In 1981, Ronald Reagan became 40th president of the United States, an achievement he celebrated by launching a massive dick wagging campaign pointed directly at the Soviet Union. Reagan's goal was to convince the Soviets that he was an insane man, who much like the cowboys he had once played in shitty movies, was more than willing to shoot first and ask questions later. Soon after taking office he launched a major expansion of the U.S. military, the goal being to force the Soviets, who were rather strapped for cash at the time, to do the same. To further antagonize the bear Reagan also began launching what he not very cleverly called Psychological Operations, wherein U.S. navy vessels performed clandestine missions near Soviet waters and U.S. bombers flew directly towards Soviet airspace on a weekly basis, only peeling off at the last minute. The Soviet leadership, being a bunch of paranoid old men, many of whom were nuttier than a pile of squirrel shit, of course freaked the fuck out. The past three U.S. presidents had largely worked to avoid nuclear war at all cost. The Soviets had no idea what to do with a man who seemed ready to hit the big red nuclear button.
By the time 1983 rolled around things had escalated pretty badly and the whole world was beginning to believe that it was just a matter of time before mushroom clouds started sprouting. In March of that year Reagan declared that the Soviet Union was an evil empire that needed to be thrown in the ash heap of history. In April, he assembled the most powerful naval armada in the North Pacific and had U.S. jets fly over a Soviet island. The Soviet's retaliated by doing a similar flyover of the Aleutian Islands in Alaska. In early September, the Soviets shot down a civilian passenger plane that flew into their airspace. Convinced it was a spy plane, the disaster killed all 269 people aboard, including 61 Americans and a U.S. Congressman. The rhetoric from Reagan only worsened following the incident and the Soviet leadership prepared itself for what it thought was an inevitable nuclear assault.

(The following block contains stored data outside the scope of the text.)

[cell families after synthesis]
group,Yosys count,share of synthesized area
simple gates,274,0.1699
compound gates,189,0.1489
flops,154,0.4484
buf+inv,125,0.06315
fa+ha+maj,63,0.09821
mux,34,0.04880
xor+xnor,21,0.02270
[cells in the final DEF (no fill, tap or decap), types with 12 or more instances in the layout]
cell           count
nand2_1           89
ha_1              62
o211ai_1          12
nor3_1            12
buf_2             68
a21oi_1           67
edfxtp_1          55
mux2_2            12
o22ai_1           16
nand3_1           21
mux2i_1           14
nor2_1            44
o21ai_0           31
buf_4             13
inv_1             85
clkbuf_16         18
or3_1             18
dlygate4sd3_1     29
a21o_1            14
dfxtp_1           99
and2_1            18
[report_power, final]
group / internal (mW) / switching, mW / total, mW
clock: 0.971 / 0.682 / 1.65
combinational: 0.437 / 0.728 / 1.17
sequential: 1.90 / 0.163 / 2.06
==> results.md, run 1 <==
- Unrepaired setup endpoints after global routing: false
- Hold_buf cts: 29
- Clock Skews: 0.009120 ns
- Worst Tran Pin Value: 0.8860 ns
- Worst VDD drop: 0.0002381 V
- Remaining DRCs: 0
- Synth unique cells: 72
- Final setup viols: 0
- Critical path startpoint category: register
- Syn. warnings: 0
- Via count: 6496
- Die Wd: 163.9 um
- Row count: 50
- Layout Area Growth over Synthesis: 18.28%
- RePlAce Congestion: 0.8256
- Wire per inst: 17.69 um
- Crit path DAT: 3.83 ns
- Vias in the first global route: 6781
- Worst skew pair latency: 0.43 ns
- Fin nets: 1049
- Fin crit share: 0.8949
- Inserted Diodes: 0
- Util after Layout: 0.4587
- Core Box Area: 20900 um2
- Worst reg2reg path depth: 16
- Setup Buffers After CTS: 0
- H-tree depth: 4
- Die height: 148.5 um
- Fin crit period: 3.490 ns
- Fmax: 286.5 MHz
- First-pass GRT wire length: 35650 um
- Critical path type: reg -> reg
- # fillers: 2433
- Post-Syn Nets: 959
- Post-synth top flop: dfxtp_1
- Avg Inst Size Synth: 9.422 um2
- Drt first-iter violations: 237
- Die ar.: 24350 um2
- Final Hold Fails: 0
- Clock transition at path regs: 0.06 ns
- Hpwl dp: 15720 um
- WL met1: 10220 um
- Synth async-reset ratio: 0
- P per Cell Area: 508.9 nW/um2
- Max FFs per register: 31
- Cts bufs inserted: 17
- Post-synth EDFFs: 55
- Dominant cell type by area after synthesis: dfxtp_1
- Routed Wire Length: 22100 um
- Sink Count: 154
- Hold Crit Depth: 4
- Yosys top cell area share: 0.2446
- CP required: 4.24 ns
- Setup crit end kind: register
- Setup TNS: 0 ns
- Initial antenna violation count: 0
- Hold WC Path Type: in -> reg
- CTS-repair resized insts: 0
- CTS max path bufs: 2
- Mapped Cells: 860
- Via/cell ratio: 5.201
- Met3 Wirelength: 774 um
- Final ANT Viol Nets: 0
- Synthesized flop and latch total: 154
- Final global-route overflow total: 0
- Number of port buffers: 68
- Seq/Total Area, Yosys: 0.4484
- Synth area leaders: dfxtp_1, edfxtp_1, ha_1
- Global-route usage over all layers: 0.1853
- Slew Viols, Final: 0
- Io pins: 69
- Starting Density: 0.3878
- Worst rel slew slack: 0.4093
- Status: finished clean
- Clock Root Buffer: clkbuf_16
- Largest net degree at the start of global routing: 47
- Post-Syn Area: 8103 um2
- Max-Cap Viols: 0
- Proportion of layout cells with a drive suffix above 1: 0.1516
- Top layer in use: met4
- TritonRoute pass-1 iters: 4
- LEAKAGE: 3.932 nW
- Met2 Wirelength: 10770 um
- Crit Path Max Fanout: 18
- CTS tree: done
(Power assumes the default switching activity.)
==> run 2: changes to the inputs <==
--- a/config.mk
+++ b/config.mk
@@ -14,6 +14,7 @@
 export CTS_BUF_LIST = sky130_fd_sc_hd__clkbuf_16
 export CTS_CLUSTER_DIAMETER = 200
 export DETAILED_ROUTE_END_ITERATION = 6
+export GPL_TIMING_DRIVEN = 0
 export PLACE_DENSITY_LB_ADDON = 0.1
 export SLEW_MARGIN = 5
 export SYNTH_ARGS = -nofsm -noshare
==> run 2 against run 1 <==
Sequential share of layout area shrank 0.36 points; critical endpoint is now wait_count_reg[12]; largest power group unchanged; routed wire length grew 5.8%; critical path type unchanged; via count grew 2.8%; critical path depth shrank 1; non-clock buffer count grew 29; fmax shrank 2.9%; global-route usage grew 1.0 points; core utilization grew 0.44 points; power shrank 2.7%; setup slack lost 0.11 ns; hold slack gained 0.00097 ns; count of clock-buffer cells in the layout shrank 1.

On the night of September 26, 1983, Soviet early warning satellites picked up a nuclear launch from a U.S. missile silo in North Dakota. The long feared war had at last begun. Deep in an underground bunker near Moscow, the monitoring of the early warning satellites that night was being done by Lt. Colonel Stanislav Petrov, a 44 year old father of two who had served in said bunker since it had been built eleven years prior. Stanislav's orders regarding such an event were simple and clear. If a missile launch was detected he was to inform his superiors immediately so that retaliatory strikes could be launched, assuring that neither side would escape unscathed. Time was of the essence. From the time of detection there was only 23 minutes before the missiles would hit. All Stanislav had to do was pick up a phone, but he didn't. Something didn't feel right.
Throughout the Cold War both the Soviet Union and United States operated under a doctrine of Assured Destruction, or better stated as, you fuck me then I'll fuck you too. For Stanislav, the launching of only one missile didn't make any sense. Why would the Americans only launch one? Logic dictated that if they were going to attack, then hundreds if not thousands of missiles would be coming their way, angling to destroy as much as possible before any retaliatory strikes could be launched. While Stanislav was sitting around with his thumb up his ass, the satellites picked up four more launches from North Dakota. He had to make a decision. The launches couldn't be verified until they were within radar range, and by then they would only be minutes away. Stanislav was a soldier. He knew his duty. He didn't do it. He decided it had to be a computer error. He sat and waited, 23 minutes, for the world to end.
The world of course didn't end on that day. It was later discovered that the satellites had detected the reflection of sunlight off of some clouds. After no nuclear bombs hit, Stanislav drank a bottle a vodka, slept 28 hours, and went back to work. While he was at first praised by his superiors for his quick thinking, he was later reprimanded for failing to fill out the proper paperwork during the incident. Stanislav was ordered never to speak of it. He told nobody about it, not even his wife. He was reassigned to a less sensitive post and took early retirement a year later. He soon after suffered a nervous breakdown because holy hell how could he not. Stanislav's actions remained unknown to the world until his superior officer put it in his memoirs which were published in 1998. In 2004, some bullshit organization gave him a bullshit award and $1,000 in thanks for not destroying the world. He died quietly in 2017, an event not reported until six months after the fact.